Your goal:
Will you quote precisely the lines that run from the top of the material below to the line containing "export VERILOG_FILES = /design/src/rtl/pic_prog_pkg.sv", both ends included?

Listed records:
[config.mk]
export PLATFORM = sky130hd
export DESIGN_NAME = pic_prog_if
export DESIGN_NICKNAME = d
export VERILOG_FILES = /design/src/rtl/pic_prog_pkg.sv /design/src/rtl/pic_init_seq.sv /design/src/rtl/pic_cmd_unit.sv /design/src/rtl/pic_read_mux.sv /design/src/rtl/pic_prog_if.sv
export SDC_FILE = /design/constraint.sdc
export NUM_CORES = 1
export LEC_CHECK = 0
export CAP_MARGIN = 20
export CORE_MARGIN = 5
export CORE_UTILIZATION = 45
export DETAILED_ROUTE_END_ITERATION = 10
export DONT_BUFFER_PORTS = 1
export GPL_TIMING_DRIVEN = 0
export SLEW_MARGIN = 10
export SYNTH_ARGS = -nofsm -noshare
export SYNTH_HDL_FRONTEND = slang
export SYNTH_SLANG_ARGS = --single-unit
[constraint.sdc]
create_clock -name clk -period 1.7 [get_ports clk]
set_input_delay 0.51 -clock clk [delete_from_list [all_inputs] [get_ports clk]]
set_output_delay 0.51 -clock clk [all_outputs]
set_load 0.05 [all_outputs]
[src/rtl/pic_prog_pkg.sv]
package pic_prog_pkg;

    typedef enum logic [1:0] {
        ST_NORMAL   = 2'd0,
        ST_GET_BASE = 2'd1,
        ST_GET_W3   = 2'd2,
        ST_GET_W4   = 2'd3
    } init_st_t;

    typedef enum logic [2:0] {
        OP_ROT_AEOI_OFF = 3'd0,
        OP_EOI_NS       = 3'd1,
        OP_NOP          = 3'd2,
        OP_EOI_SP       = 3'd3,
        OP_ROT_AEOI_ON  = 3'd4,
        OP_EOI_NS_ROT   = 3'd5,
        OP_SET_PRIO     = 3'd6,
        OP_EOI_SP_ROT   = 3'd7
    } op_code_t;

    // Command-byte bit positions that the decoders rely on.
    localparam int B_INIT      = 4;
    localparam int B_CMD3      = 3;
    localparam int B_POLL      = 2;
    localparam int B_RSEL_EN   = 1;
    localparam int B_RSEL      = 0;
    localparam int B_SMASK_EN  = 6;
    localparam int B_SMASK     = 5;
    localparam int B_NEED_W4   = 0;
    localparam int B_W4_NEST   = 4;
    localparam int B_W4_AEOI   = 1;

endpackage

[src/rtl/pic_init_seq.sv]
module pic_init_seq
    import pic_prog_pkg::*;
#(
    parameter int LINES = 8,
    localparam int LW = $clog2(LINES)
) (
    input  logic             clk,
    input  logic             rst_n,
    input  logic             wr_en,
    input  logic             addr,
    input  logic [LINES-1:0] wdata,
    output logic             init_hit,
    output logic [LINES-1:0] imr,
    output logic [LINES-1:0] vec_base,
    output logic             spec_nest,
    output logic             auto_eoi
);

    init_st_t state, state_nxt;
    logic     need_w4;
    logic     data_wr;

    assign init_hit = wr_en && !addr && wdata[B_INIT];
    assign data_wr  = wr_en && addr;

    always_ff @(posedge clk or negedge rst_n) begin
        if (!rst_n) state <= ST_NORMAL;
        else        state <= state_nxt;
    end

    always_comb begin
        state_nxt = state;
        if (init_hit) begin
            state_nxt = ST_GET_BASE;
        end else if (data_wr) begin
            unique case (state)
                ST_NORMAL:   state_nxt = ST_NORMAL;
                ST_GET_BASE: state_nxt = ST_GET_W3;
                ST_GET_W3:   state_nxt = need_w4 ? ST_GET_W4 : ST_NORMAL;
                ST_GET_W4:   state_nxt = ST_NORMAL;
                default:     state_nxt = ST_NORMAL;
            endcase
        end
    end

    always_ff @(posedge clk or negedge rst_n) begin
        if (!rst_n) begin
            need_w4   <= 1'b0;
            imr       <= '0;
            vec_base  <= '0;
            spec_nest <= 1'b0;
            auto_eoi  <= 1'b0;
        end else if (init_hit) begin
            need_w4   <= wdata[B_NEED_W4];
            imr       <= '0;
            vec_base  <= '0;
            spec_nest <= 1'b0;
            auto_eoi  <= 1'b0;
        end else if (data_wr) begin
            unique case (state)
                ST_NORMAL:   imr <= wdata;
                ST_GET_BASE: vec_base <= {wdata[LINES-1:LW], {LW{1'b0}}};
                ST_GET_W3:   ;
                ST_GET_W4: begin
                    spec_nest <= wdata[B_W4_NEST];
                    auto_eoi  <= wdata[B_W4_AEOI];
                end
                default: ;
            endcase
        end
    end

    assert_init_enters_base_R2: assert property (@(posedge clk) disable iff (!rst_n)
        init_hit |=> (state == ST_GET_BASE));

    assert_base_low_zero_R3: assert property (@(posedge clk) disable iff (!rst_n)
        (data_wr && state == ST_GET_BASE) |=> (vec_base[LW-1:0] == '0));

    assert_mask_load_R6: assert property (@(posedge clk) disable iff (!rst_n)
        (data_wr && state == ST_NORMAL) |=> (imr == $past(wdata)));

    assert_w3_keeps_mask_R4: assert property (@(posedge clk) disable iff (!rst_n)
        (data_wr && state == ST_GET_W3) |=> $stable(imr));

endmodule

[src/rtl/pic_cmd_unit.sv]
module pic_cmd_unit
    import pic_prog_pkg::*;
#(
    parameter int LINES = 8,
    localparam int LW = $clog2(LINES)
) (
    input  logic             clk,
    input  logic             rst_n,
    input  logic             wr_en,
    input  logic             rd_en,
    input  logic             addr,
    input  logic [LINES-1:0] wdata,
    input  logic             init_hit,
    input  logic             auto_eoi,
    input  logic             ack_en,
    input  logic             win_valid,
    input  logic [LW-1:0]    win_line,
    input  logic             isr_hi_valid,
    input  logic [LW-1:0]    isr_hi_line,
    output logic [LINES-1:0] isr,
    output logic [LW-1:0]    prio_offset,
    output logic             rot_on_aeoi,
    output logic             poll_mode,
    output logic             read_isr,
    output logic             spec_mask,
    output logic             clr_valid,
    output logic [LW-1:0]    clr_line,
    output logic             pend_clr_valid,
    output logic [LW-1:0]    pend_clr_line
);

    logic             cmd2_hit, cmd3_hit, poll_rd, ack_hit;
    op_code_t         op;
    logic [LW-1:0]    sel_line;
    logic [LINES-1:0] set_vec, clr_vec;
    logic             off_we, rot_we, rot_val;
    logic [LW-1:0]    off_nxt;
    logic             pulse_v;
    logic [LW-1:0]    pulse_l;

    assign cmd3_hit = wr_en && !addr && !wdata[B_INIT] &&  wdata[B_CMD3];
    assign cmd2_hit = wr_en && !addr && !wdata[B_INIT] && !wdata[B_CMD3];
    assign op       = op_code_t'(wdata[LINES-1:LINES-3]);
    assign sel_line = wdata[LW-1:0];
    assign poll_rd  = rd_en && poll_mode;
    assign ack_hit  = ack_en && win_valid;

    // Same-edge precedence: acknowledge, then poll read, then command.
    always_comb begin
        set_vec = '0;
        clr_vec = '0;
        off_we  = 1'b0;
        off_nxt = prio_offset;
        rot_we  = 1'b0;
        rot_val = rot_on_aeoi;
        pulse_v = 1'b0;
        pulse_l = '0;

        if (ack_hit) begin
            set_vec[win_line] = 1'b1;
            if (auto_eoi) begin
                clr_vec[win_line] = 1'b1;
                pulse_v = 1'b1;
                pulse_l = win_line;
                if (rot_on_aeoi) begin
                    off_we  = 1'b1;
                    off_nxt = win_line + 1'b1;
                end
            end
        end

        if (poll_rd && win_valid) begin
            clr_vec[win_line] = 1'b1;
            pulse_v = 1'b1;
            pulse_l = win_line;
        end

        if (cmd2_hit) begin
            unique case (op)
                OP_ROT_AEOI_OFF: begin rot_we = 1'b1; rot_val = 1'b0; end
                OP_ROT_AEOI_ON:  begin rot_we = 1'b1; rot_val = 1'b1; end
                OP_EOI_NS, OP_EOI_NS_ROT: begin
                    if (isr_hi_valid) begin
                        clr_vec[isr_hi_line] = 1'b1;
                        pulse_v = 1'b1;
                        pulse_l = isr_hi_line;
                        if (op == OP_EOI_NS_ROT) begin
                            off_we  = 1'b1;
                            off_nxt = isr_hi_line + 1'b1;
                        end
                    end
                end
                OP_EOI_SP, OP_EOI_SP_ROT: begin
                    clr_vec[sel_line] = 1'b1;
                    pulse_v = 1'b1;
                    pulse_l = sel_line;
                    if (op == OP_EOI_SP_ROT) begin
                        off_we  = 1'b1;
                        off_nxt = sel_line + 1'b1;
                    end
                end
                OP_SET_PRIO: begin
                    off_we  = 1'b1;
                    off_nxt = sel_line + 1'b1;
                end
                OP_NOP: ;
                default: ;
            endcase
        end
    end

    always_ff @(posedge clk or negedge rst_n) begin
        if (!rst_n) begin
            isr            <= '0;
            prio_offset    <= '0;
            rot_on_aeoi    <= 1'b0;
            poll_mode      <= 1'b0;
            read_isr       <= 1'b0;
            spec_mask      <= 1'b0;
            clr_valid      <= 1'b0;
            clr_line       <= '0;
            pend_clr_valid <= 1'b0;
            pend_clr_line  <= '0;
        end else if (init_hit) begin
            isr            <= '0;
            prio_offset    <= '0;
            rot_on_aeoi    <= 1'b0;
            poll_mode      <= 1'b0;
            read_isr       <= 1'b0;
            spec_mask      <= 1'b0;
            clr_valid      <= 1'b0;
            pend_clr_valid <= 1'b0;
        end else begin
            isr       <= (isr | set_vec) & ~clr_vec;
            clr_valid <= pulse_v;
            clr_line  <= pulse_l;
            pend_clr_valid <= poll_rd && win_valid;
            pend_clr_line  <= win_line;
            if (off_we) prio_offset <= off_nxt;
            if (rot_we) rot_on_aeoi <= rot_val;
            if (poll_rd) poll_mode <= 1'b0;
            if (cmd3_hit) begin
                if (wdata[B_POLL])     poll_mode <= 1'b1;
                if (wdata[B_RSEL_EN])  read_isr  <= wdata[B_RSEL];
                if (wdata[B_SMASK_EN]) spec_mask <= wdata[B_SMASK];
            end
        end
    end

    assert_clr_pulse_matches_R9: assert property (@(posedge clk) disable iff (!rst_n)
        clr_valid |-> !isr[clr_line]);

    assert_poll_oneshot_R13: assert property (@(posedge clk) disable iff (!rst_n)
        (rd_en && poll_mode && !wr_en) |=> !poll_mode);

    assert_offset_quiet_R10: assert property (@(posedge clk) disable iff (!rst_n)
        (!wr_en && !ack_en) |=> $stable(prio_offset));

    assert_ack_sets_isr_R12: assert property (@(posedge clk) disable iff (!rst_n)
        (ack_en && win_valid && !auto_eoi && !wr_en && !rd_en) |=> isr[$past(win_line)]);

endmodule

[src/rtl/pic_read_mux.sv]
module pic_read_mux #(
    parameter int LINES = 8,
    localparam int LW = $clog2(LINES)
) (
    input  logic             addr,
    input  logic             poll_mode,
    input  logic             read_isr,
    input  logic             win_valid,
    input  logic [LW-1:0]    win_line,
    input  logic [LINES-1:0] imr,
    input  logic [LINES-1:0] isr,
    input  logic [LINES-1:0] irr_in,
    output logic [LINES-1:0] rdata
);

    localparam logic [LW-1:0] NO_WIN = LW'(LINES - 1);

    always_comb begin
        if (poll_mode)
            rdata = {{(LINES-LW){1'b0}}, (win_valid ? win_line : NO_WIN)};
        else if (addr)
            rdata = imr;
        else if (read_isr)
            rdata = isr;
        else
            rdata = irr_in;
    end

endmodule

Answer space:
[config.mk]
export PLATFORM = sky130hd
export DESIGN_NAME = pic_prog_if
export DESIGN_NICKNAME = d
export VERILOG_FILES = /design/src/rtl/pic_prog_pkg.sv /design/src/rtl/pic_init_seq.sv /design/src/rtl/pic_cmd_unit.sv /design/src/rtl/pic_read_mux.sv /design/src/rtl/pic_prog_if.sv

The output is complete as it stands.